May 24, 2012

A complainant alleging unlawful discrimination must set out a prima facie case of discrimination, shifting the burden of going forward to the employer to demonstrate a nondiscriminatory reason for its action


A complainant alleging unlawful discrimination must set out a prima facie case of discrimination, shifting the burden of going forward to the employer to demonstrate a nondiscriminatory reason for its action

This Article 78 proceeding challenged a determination by the Commissioner of the New York State Division of Human Rights [DHR] in which the Commissioner adopted the recommendations and findings of an Administrative Law Judge that the employer had violated Executive Law §296(1)(a) by discriminating against the complainant on the basis of her military status. The complainant was awarded compensatory damages in the amount of $15,000 and $10,880 in back pay.

The Appellate Division granted the employer’s appeal and annulled the Commissioner’s decision and dismissed the administrative complaint.

The court explained that judicial review of a determination of the DHR made after a hearing is limited to whether the determination is supported by substantial evidence. Here, said the court, the DHR's determination was not supported by substantial evidence.

To establish liability under Executive Law §296(1)(a) arising from the termination of employment, a complainant must establish, before the DHR, a prima facie case of discrimination by a preponderance of the evidence by showing that the complainant is

1. A member of a class protected by the statute;

2. Was actively or constructively discharged;

3. Was qualified to hold the position from which he or she was terminated; and

4. Was terminated under circumstances which give rise to an inference of discrimination.

The burden of establishing a prima facie showing has been described as "de minimus" and once such a showing has been made, the burden shifts to the employer to rebut the individual's prima faciecase by providing a legitimate, nondiscriminatory reason for the individual's termination.

In response to such a rebuttal, the complainant must show by a preponderance of the evidence that the employer's reasons for the challenged termination were pretextual and the complainant having the burden of persuasion on the ultimate issue of discrimination.

The Appellate Division founds that the complainant had met her burden of demonstrating a prima facie case of discrimination based on her military status by demonstrating that the employer terminated her for being late on days which included days she served on military duty and that the employer had remarked that he was tired of dealing with issues relating to her military status, which gave rise to an inference of discrimination.

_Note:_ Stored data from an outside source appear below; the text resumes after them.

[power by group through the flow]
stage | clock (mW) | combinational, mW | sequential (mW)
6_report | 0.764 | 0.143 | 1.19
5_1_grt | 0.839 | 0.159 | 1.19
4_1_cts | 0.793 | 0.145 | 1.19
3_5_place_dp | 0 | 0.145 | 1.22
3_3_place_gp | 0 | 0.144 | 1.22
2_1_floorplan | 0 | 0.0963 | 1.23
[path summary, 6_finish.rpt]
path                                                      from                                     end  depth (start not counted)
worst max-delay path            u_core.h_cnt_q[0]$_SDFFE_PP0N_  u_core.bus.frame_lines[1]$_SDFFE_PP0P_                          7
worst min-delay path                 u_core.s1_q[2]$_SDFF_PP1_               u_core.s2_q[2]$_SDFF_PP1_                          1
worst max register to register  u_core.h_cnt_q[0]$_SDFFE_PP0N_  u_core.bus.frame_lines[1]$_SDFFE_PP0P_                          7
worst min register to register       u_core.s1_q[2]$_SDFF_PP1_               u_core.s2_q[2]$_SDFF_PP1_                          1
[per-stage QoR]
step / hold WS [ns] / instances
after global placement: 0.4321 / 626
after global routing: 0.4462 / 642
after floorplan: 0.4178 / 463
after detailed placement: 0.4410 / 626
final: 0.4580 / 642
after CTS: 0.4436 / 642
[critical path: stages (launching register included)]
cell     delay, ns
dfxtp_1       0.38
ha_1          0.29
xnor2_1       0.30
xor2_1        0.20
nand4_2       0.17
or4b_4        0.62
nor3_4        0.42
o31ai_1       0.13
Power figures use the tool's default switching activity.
==> config.mk <==
export PLATFORM = sky130hd
export DESIGN_NAME = fnd_set_ctrl
export DESIGN_NICKNAME = d
export VERILOG_FILES = /design/src/rtl/fnd_set_ctrl.sv
export SDC_FILE = /design/constraint.sdc
export NUM_CORES = 1
export LEC_CHECK = 0
export CORE_ASPECT_RATIO = 2
export CORE_MARGIN = 4
export CORE_UTILIZATION = 43
export CTS_BUF_LIST = sky130_fd_sc_hd__clkbuf_16
export CTS_CLUSTER_DIAMETER = 30
export DETAILED_ROUTE_END_ITERATION = 6
export SLEW_MARGIN = 0
export SYNTH_ARGS = -nofsm -noshare
export SYNTH_HDL_FRONTEND = slang
export SYNTH_SLANG_ARGS = --single-unit
==> constraint.sdc <==
create_clock -name clk -period 2.2 [get_ports clk]
set_clock_uncertainty 0.2 [all_clocks]
set_input_delay 0.44 -clock clk [delete_from_list [all_inputs] [get_ports clk]]
set_output_delay 0.44 -clock clk [all_outputs]
set_load 0.01 [all_outputs]
==> config.mk <==
export PLATFORM = sky130hd
export DESIGN_NAME = output_drain
export DESIGN_NICKNAME = d
export VERILOG_FILES = /design/src/rtl/output_drain.sv
export SDC_FILE = /design/constraint.sdc
export NUM_CORES = 1
export LEC_CHECK = 0
export CORE_MARGIN = 1.5
export CORE_UTILIZATION = 35
export DETAILED_ROUTE_END_ITERATION = 16
export PLACE_DENSITY = 0.67
export SLEW_MARGIN = 20
export SYNTH_ARGS = -nofsm -noshare
export SYNTH_HDL_FRONTEND = slang
export SYNTH_SLANG_ARGS = --single-unit
==> constraint.sdc <==
create_clock -name clk -period 2.14 [get_ports clk]
set_input_delay 0.214 -clock clk [delete_from_list [all_inputs] [get_ports clk]]
set_output_delay 0.214 -clock clk [all_outputs]
set_load 0.05 [all_outputs]
==> src/rtl/output_drain.sv <==
// output_drain: serialises MAC tiles (NB_LANES signed accumulator results) into a
// stream of narrowed output samples, one lane per output_valid/output_ready handshake.
//
// Two tile slots are held. DRAIN is the tile whose lanes are being emitted, and
// PENDING is a waiting tile. When DRAIN's last lane handshakes, PENDING (or a tile
// accepted in the same cycle) moves straight in, so back-to-back tiles have no bubble.
//
// Each sample is out = narrow(lane >>> OUTPUT_SCALE), using an arithmetic shift.
// The build macro OUTPUT_DRAIN_SATURATE_EN selects how narrow() behaves:
//   defined   : narrow() clamps to [-2^(DATA_WIDTH-1), 2^(DATA_WIDTH-1)-1]
//   undefined : narrow() keeps the low DATA_WIDTH bits (two's-complement wrap)
//
// Ports
//   clk, rst_in        : clock and synchronous active-high reset
//   tile_in            : NB_LANES x ACC_WIDTH signed lanes, lane k at [k*ACC_WIDTH +: ACC_WIDTH]
//   tile_x/y/ch_base   : coordinates of the tile, captured when the tile is accepted
//   tile_valid/ready   : tile handshake; tile_ready = !PENDING_full
//   out, output_valid  : sample stream; output_ready from the consumer
//   output_x/y/ch      : sample coordinates; ch = tile_ch_base + lane, modulo its width
//   tile_done          : one-cycle pulse on the final lane handshake of a tile

module output_drain #(
  parameter int unsigned DATA_WIDTH         = 16,
  parameter int unsigned ACC_WIDTH          = 32,
  parameter int unsigned NB_LANES           = 16,
  parameter int unsigned OUTPUT_SCALE       = 0,
  parameter int unsigned FEATURE_MAP_WIDTH  = 1024,
  parameter int unsigned FEATURE_MAP_HEIGHT = 1024,
  parameter int unsigned OUTPUT_NB_CHANNELS = 64,
  localparam int unsigned XW = (FEATURE_MAP_WIDTH > 1) ? $clog2(FEATURE_MAP_WIDTH) : 1,
  localparam int unsigned YW = (FEATURE_MAP_HEIGHT > 1) ? $clog2(FEATURE_MAP_HEIGHT) : 1,
  localparam int unsigned CW = (OUTPUT_NB_CHANNELS > 1) ? $clog2(OUTPUT_NB_CHANNELS) : 1
) (
  input  logic                           clk,
  input  logic                           rst_in,
  input  logic [NB_LANES*ACC_WIDTH-1:0]  tile_in,
  input  logic [XW-1:0]                  tile_x,
  input  logic [YW-1:0]                  tile_y,
  input  logic [CW-1:0]                  tile_ch_base,
  input  logic                           tile_valid,
  output logic                           tile_ready,
  output logic signed [DATA_WIDTH-1:0]   out,
  output logic                           output_valid,
  input  logic                           output_ready,
  output logic [XW-1:0]                  output_x,
  output logic [YW-1:0]                  output_y,
  output logic [CW-1:0]                  output_ch,
  output logic                           tile_done
);

  localparam int unsigned LW = (NB_LANES > 1) ? $clog2(NB_LANES) : 1;

  typedef logic [NB_LANES-1:0][ACC_WIDTH-1:0] tile_t;

  // DRAIN slot
  logic          drain_full_q, drain_full_d;
  tile_t         drain_data_q, drain_data_d;
  logic [XW-1:0] drain_x_q, drain_x_d;
  logic [YW-1:0] drain_y_q, drain_y_d;
  logic [CW-1:0] drain_ch_q, drain_ch_d;

  // PENDING slot
  logic          pend_full_q, pend_full_d;
  tile_t         pend_data_q, pend_data_d;
  logic [XW-1:0] pend_x_q, pend_x_d;
  logic [YW-1:0] pend_y_q, pend_y_d;
  logic [CW-1:0] pend_ch_q, pend_ch_d;

  // Lane counter within the DRAIN tile
  logic [LW-1:0] lane_q, lane_d;

  logic accept;
  logic hs;
  logic last_hs;
  logic drain_free;

  // Shift then narrow one accumulator lane to the sample width.
  function automatic logic signed [DATA_WIDTH-1:0] narrow(input logic signed [ACC_WIDTH-1:0] v);
`ifdef OUTPUT_DRAIN_SATURATE_EN
    localparam logic signed [ACC_WIDTH-1:0] SatMax =
        {{(ACC_WIDTH-DATA_WIDTH+1){1'b0}}, {(DATA_WIDTH-1){1'b1}}};
    localparam logic signed [ACC_WIDTH-1:0] SatMin =
        {{(ACC_WIDTH-DATA_WIDTH+1){1'b1}}, {(DATA_WIDTH-1){1'b0}}};
    logic signed [ACC_WIDTH-1:0] s;
    s = v >>> OUTPUT_SCALE;
    if (s > SatMax) begin
      narrow = SatMax[DATA_WIDTH-1:0];
    end else if (s < SatMin) begin
      narrow = SatMin[DATA_WIDTH-1:0];
    end else begin
      narrow = s[DATA_WIDTH-1:0];
    end
`else
    narrow = DATA_WIDTH'(v >>> OUTPUT_SCALE);
`endif
  endfunction

  // Handshake decode. Reset masks the stream and the accept path so that nothing
  // moves in the reset cycle, and tile_ready reads 1 while reset is held.
  assign tile_ready   = !pend_full_q || rst_in;
  assign output_valid = drain_full_q && !rst_in;
  assign accept       = tile_valid && !pend_full_q && !rst_in;
  assign hs           = output_valid && output_ready;
  assign last_hs      = hs && (lane_q == LW'(NB_LANES - 1));
  assign drain_free   = !drain_full_q || last_hs;
  assign tile_done    = last_hs;

  // Outputs come from registered slot state only, so they hold steady under stall.
  // They are forced to zero while no sample is offered.
  always_comb begin
    out       = '0;
    output_x  = '0;
    output_y  = '0;
    output_ch = '0;
    if (output_valid) begin
      out       = narrow(drain_data_q[lane_q]);
      output_x  = drain_x_q;
      output_y  = drain_y_q;
      output_ch = drain_ch_q + CW'(lane_q);
    end
  end

  always_comb begin
    drain_full_d = drain_full_q;
    drain_data_d = drain_data_q;
    drain_x_d    = drain_x_q;
    drain_y_d    = drain_y_q;
    drain_ch_d   = drain_ch_q;
    pend_full_d  = pend_full_q;
    pend_data_d  = pend_data_q;
    pend_x_d     = pend_x_q;
    pend_y_d     = pend_y_q;
    pend_ch_d    = pend_ch_q;
    lane_d       = lane_q;

    if (hs) begin
      lane_d = last_hs ? '0 : lane_q + LW'(1);
    end

    if (drain_free) begin
      if (pend_full_q) begin
        // PENDING is older than anything on the input; tile_ready is low here,
        // so no new tile can arrive in this cycle.
        drain_full_d = 1'b1;
        drain_data_d = pend_data_q;
        drain_x_d    = pend_x_q;
        drain_y_d    = pend_y_q;
        drain_ch_d   = pend_ch_q;
        pend_full_d  = 1'b0;
      end else if (accept) begin
        drain_full_d = 1'b1;
        drain_data_d = tile_in;
        drain_x_d    = tile_x;
        drain_y_d    = tile_y;
        drain_ch_d   = tile_ch_base;
      end else begin
        drain_full_d = 1'b0;
      end
    end else if (accept) begin
      pend_full_d = 1'b1;
      pend_data_d = tile_in;
      pend_x_d    = tile_x;
      pend_y_d    = tile_y;
      pend_ch_d   = tile_ch_base;
    end
  end

  always_ff @(posedge clk) begin
    if (rst_in) begin
      drain_full_q <= 1'b0;
      drain_data_q <= '0;
      drain_x_q    <= '0;
      drain_y_q    <= '0;
      drain_ch_q   <= '0;
      pend_full_q  <= 1'b0;
      pend_data_q  <= '0;
      pend_x_q     <= '0;
      pend_y_q     <= '0;
      pend_ch_q    <= '0;
      lane_q       <= '0;
    end else begin
      drain_full_q <= drain_full_d;
      drain_data_q <= drain_data_d;
      drain_x_q    <= drain_x_d;
      drain_y_q    <= drain_y_d;
      drain_ch_q   <= drain_ch_d;
      pend_full_q  <= pend_full_d;
      pend_data_q  <= pend_data_d;
      pend_x_q     <= pend_x_d;
      pend_y_q     <= pend_y_d;
      pend_ch_q    <= pend_ch_d;
      lane_q       <= lane_d;
    end
  end

endmodule
### src/rtl/instruction_queue_pkg.sv
// instruction_queue_pkg: default widths and the queue entry layout shared by the instruction queue
package instruction_queue_pkg;
  localparam int ADDR_W  = 64;
  localparam int INSN_W  = 32;
  localparam int PID_W   = 20;
  localparam int TID_W   = 16;
  localparam int MAJ_W   = 64;
  localparam int DEPTH   = 8;
  localparam int PTR_W   = 3;
  typedef struct packed {
    logic [INSN_W-1:0] instruction;
    logic [ADDR_W-1:0] address;
    logic [PID_W-1:0]  pid;
    logic [TID_W-1:0]  tid;
    logic [MAJ_W-1:0]  maj_id;
  } entry_t;
  localparam int ENTRY_W = $bits(entry_t);
endpackage

### src/rtl/instruction_queue_if.sv
// instruction_queue_if: fetch-side push, decoder-side head outputs and queue status
interface instruction_queue_if
  import instruction_queue_pkg::*;
#(
  parameter int addressWidth            = ADDR_W,
  parameter int instructionWidth        = INSN_W,
  parameter int PidSize                 = PID_W,
  parameter int TidSize                 = TID_W,
  parameter int instructionCounterWidth = MAJ_W,
  parameter int ptrWidth                = PTR_W
) ();
  logic                               enable_i;
  logic [instructionWidth-1:0]        instruction_i;
  logic [addressWidth-1:0]            instructionAddress_i;
  logic [PidSize-1:0]                 instructionPid_i;
  logic [TidSize-1:0]                 instructionTid_i;
  logic                               flush_i;
  logic                               stall_i;
  logic                               full_o;
  logic [ptrWidth:0]                  count_o;
  logic                               outputEnable_o;
  logic [instructionWidth-1:0]        instruction_o;
  logic [addressWidth-1:0]            instructionAddress_o;
  logic [PidSize-1:0]                 instructionPid_o;
  logic [TidSize-1:0]                 instructionTid_o;
  logic [instructionCounterWidth-1:0] instructionMajId_o;
  modport master (
    output enable_i, instruction_i, instructionAddress_i, instructionPid_i, instructionTid_i, flush_i, stall_i,
    input  full_o, count_o, outputEnable_o, instruction_o, instructionAddress_o, instructionPid_o,
           instructionTid_o, instructionMajId_o
  );
  modport slave (
    input  enable_i, instruction_i, instructionAddress_i, instructionPid_i, instructionTid_i, flush_i, stall_i,
    output full_o, count_o, outputEnable_o, instruction_o, instructionAddress_o, instructionPid_o,
           instructionTid_o, instructionMajId_o
  );
endinterface

### src/rtl/instruction_queue_storage.sv
// queue_storage: unreset entry array with one tail-addressed write port and one async head read port
module queue_storage #(
  parameter int queueDepth = 8,
  parameter int ptrWidth   = 3,
  parameter int entryWidth = 196
) (
  input  logic                  i_clk,
  input  logic                  i_wr_en,
  input  logic [ptrWidth-1:0]   i_wr_ptr,
  input  logic [entryWidth-1:0] i_wr_data,
  input  logic [ptrWidth-1:0]   i_rd_ptr,
  output logic [entryWidth-1:0] o_rd_data
);
  logic [entryWidth-1:0] r_mem [queueDepth];
  always_ff @(posedge i_clk)
    if (i_wr_en) r_mem[i_wr_ptr] <= i_wr_data;
  assign o_rd_data = r_mem[i_rd_ptr];
endmodule

### src/rtl/instruction_queue.sv
// instruction_queue: fetch-to-decode FIFO that stamps major IDs and presents a registered head to the decoder
module instruction_queue
  import instruction_queue_pkg::*;
#(
  parameter int addressWidth            = ADDR_W,
  parameter int instructionWidth        = INSN_W,
  parameter int PidSize                 = PID_W,
  parameter int TidSize                 = TID_W,
  parameter int instructionCounterWidth = MAJ_W,
  parameter int queueDepth              = DEPTH,
  parameter int ptrWidth                = PTR_W
) (
  input logic               clock_i,
  input logic               reset_i,
  instruction_queue_if.slave q
);
  localparam int entryWidth = instructionWidth + addressWidth + PidSize + TidSize + instructionCounterWidth;
  logic [ptrWidth-1:0]                r_head, r_tail;
  logic [ptrWidth:0]                  r_count;
  logic [instructionCounterWidth-1:0] r_maj_id;
  logic                               r_oe;
  logic [instructionWidth-1:0]        r_insn;
  logic [addressWidth-1:0]            r_addr;
  logic [PidSize-1:0]                 r_pid;
  logic [TidSize-1:0]                 r_tid;
  logic [instructionCounterWidth-1:0] r_maj_out;
  logic                               w_full, w_push, w_pop;
  logic [entryWidth-1:0]              w_rd_entry;
  assign w_full = r_count == (ptrWidth+1)'(queueDepth);
  assign w_push = q.enable_i && !w_full && !q.flush_i;
  assign w_pop  = !q.flush_i && !q.stall_i && r_count != '0;
  queue_storage #(
    .queueDepth(queueDepth),
    .ptrWidth  (ptrWidth),
    .entryWidth(entryWidth)
  ) u_storage (
    .i_clk    (clock_i),
    .i_wr_en  (w_push),
    .i_wr_ptr (r_tail),
    .i_wr_data({q.instruction_i, q.instructionAddress_i, q.instructionPid_i, q.instructionTid_i, r_maj_id}),
    .i_rd_ptr (r_head),
    .o_rd_data(w_rd_entry)
  );
  // flush only drops the valid flag; the data registers keep the last presented entry
  always_ff @(posedge clock_i or negedge reset_i)
    if (!reset_i) begin
      r_head    <= '0;
      r_tail    <= '0;
      r_count   <= '0;
      r_maj_id  <= '0;
      r_oe      <= 1'b0;
      r_insn    <= '0;
      r_addr    <= '0;
      r_pid     <= '0;
      r_tid     <= '0;
      r_maj_out <= '0;
    end else begin
      if (q.flush_i) begin
        r_oe   <= 1'b0;
        r_head <= r_tail;
      end else if (!q.stall_i) begin
        r_oe <= w_pop;
        if (w_pop) begin
          {r_insn, r_addr, r_pid, r_tid, r_maj_out} <= w_rd_entry;
          r_head <= r_head + ptrWidth'(1);
        end
      end
      r_count <= q.flush_i ? '0 : r_count + (ptrWidth+1)'(w_push) - (ptrWidth+1)'(w_pop);
      if (w_push) begin
        r_tail   <= r_tail + ptrWidth'(1);
        r_maj_id <= r_maj_id + instructionCounterWidth'(1);
      end
    end
  assign q.full_o               = w_full;
  assign q.count_o              = r_count;
  assign q.outputEnable_o       = r_oe;
  assign q.instruction_o        = r_insn;
  assign q.instructionAddress_o = r_addr;
  assign q.instructionPid_o     = r_pid;
  assign q.instructionTid_o     = r_tid;
  assign q.instructionMajId_o   = r_maj_out;
endmodule

### src/flat_wrapper.sv
// flat-port wrapper written by rule: the top's interface ports become plain ports
module instruction_queue_flat import instruction_queue_pkg::*;
#(
  parameter int addressWidth            = ADDR_W,
  parameter int instructionWidth        = INSN_W,
  parameter int PidSize                 = PID_W,
  parameter int TidSize                 = TID_W,
  parameter int instructionCounterWidth = MAJ_W,
  parameter int queueDepth              = DEPTH,
  parameter int ptrWidth                = PTR_W
)
  (clock_i, reset_i, q_enable_i, q_instruction_i, q_instructionAddress_i, q_instructionPid_i, q_instructionTid_i, q_flush_i, q_stall_i, q_full_o, q_count_o, q_outputEnable_o, q_instruction_o, q_instructionAddress_o, q_instructionPid_o, q_instructionTid_o, q_instructionMajId_o);
  instruction_queue_if #(.addressWidth(addressWidth), .instructionWidth(instructionWidth), .PidSize(PidSize), .TidSize(TidSize), .instructionCounterWidth(instructionCounterWidth), .ptrWidth(ptrWidth)) q_i ();
  input logic clock_i;
  input logic reset_i;
  input wire logic [$bits(q_i.enable_i)-1:0] q_enable_i;
  input wire logic [$bits(q_i.instruction_i)-1:0] q_instruction_i;
  input wire logic [$bits(q_i.instructionAddress_i)-1:0] q_instructionAddress_i;
  input wire logic [$bits(q_i.instructionPid_i)-1:0] q_instructionPid_i;
  input wire logic [$bits(q_i.instructionTid_i)-1:0] q_instructionTid_i;
  input wire logic [$bits(q_i.flush_i)-1:0] q_flush_i;
  input wire logic [$bits(q_i.stall_i)-1:0] q_stall_i;
  output wire logic [$bits(q_i.full_o)-1:0] q_full_o;
  output wire logic [$bits(q_i.count_o)-1:0] q_count_o;
  output wire logic [$bits(q_i.outputEnable_o)-1:0] q_outputEnable_o;
  output wire logic [$bits(q_i.instruction_o)-1:0] q_instruction_o;
  output wire logic [$bits(q_i.instructionAddress_o)-1:0] q_instructionAddress_o;
  output wire logic [$bits(q_i.instructionPid_o)-1:0] q_instructionPid_o;
  output wire logic [$bits(q_i.instructionTid_o)-1:0] q_instructionTid_o;
  output wire logic [$bits(q_i.instructionMajId_o)-1:0] q_instructionMajId_o;
  assign q_i.enable_i = q_enable_i;
  assign q_i.instruction_i = q_instruction_i;
  assign q_i.instructionAddress_i = q_instructionAddress_i;
  assign q_i.instructionPid_i = q_instructionPid_i;
  assign q_i.instructionTid_i = q_instructionTid_i;
  assign q_i.flush_i = q_flush_i;
  assign q_i.stall_i = q_stall_i;
  assign q_full_o = q_i.full_o;
  assign q_count_o = q_i.count_o;
  assign q_outputEnable_o = q_i.outputEnable_o;
  assign q_instruction_o = q_i.instruction_o;
  assign q_instructionAddress_o = q_i.instructionAddress_o;
  assign q_instructionPid_o = q_i.instructionPid_o;
  assign q_instructionTid_o = q_i.instructionTid_o;
  assign q_instructionMajId_o = q_i.instructionMajId_o;
  instruction_queue #(.addressWidth(addressWidth), .instructionWidth(instructionWidth), .PidSize(PidSize), .TidSize(TidSize), .instructionCounterWidth(instructionCounterWidth), .queueDepth(queueDepth), .ptrWidth(ptrWidth)) u_core (.clock_i(clock_i), .reset_i(reset_i), .q(q_i));
endmodule
### config.mk
export PLATFORM = sky130hd
export DESIGN_NAME = instruction_queue_flat
export DESIGN_NICKNAME = d
export VERILOG_FILES = /design/src/rtl/instruction_queue_pkg.sv /design/src/rtl/instruction_queue_if.sv /design/src/rtl/instruction_queue_storage.sv /design/src/rtl/instruction_queue.sv /design/src/flat_wrapper.sv
export SDC_FILE = /design/constraint.sdc
export NUM_CORES = 2
export LEC_CHECK = 0
export ABC_AREA = 1
export ABC_CLOCK_PERIOD_IN_PS = 22800
export CAP_MARGIN = 15
export CORE_MARGIN = 1
export CORE_UTILIZATION = 50
export DETAILED_ROUTE_END_ITERATION = 8
export PLACE_DENSITY = 0.68
export SETUP_SLACK_MARGIN = 0.5
export SLEW_MARGIN = 20
export SYNTH_ARGS = -nofsm -noshare
export SYNTH_HDL_FRONTEND = slang
export SYNTH_SLANG_ARGS = --single-unit
### constraint.sdc
create_clock -name clock_i -period 22.8 [get_ports clock_i]
set_input_delay 3.42 -clock clock_i [delete_from_list [all_inputs] [get_ports clock_i]]
set_output_delay 3.42 -clock clock_i [all_outputs]
set_load 0.01 [all_outputs]
== Word level (Yosys, flattened, before mapping) ==
Memories as Yosys holds them, arrays and structs flattened. A register that Yosys moved wholly into a read port is not among the register bits.
Cells that the tools add are included.

* Input port bits: 137
* Logic and storage cells: 35
* Memories: 1
* Output and inout bits: 202
* Memory bits (writable): 1568
* Register bits after elaboration: 75

* Bitwise logic cells: 2
* Reduce and logical (&&, ||, !) cells: 12
* Add/subtract/negate cells: 5
* Eq/ne operators: 2
* Mux-type cells: 8

{| class="wikitable"
|+ Memories
! name !! words !! bits a word !! read ports !! clocked after memory_dff !! wr ports !! RTL line !! RTL
|-
| u_core.u_storage.r_mem || 8 || 196 || 1 || 1 || 1 || instruction_queue_storage.sv:14 || <nowiki>logic [entryWidth-1:0] r_mem [queueDepth];</nowiki>
|}

{| class="wikitable"
|+ Operators by type and width
! kind !! count
|-
| $add 64x1->64 const B || 1
|-
| $mux 3 || 3
|-
| $add 3x1->3 const B || 2
|-
| $add 4x1->4 || 1
|-
| $eq 4x4->1 const B || 1
|-
| $logic_and 1x1->1 || 4
|-
| $logic_not 1->1 || 4
|-
| $mux 1 || 4
|-
| $mux 4 || 1
|-
| $reduce_bool 4->1 || 1
|-
| $sub 4x1->4 || 1
|-
| $reduce_and 3->1 || 1
|-
| $ne 2x2->1 const B || 1
|-
| $not 1->1 || 2
|-
| $reduce_and 2->1 || 1
|-
| $reduce_bool 2->1 || 1
|}

== Depth between registers and ports, before layout ==
* Depth in word-level cells: 7
* Gate-level depth with buffers: 13
* Mapped depth without buffers: 11

== By module ==
From an unflattened synthesis, not the netlist that was laid out.

* Cells, all modules: 8208
* Area total of the unflattened synthesis: 79811.5 um2

{| class="wikitable"
|+ Modules (own cells, without submodules)
! module !! times used !! sequential area each (um2) !! cells each !! area an instance (um2)
|-
| queue_storage || 1 || 47085.2 || 6791 || 68045.3
|-
| instruction_queue || 1 || 6781.5 || 1417 || 11766.3
|}

== Worst setup path after synthesis ==
Ideal clock, no wire load.

* Path type: in2reg
* Start point: input port q_flush_i
* End point: memory u_core.u_storage.r_mem[0][0], enable pin
* Slack: 9595 ps
* Arrival: 12450 ps
* Stages on the path: 8
* Required time: 22045 ps
* Path buffers: 2
* Setup time: 755 ps
* Cells stage by stage: buf_6 inv_4 nand2_2 inv_2 nand2_4 buf_2 or2_2 nor2_1

* Word-level cells in the longest chain between the ends: 4

{| class="wikitable"
|+ RTL lines
! what !! RTL line !! RTL
|-
| start, declared || flat_wrapper.sv:21 || <nowiki>input wire logic [$bits(q_i.flush_i)-1:0] q_flush_i;</nowiki>
|-
| $logic_not 1->1 || instruction_queue.sv:30 || <nowiki>assign w_push = q.enable_i && !w_full && !q.flush_i;</nowiki>
|-
| $logic_and 1x1->1 || instruction_queue.sv:30 ||
|-
| $mux 1 || instruction_queue_storage.sv:16 || <nowiki>if (i_wr_en) r_mem[i_wr_ptr] <= i_wr_data;</nowiki>
|-
| $mux 1 (implied by the code) || instruction_queue_storage.sv:16 ||
|-
| end, declared || instruction_queue_storage.sv:14 ||
|}

No other way between the ends.

== Worst setup path after layout ==
* Start point: input port q_flush_i
* End point: memory u_core.u_storage.r_mem[1][80], enable pin

Same word-level chain as after synthesis.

However, said the court, in response to the complainant's prima facie showing, the employer demonstrated that he terminated her for a legitimate, nondiscriminatory reason which was not based on her military status.

The Appellate Division said that the complainant's time cards support the employer’s contention that he terminated the complainant's employment because she continued to be late after being placed on probation for lateness, including the day her employment was terminated, for reasons having nothing to do with her military status.

The court also ruled that the employer’s argument that he did not discharge the complainant because of her military status was further supported by the fact that “he hired the complainant after a single interview, with full knowledge of her regularly scheduled reserve obligations, which he accommodated by not scheduling her to work on the first weekend of any month.”

Concluding that the employer had met his burden before the DHR of demonstrating that he terminated the complainant's employment for a legitimate, nondiscriminatory reason and that the complainant failed to show that this reason was pretextual, the Appellate Division found that “DHR's determination was not supported by substantial evidence in the record and must, thus, be annulled.”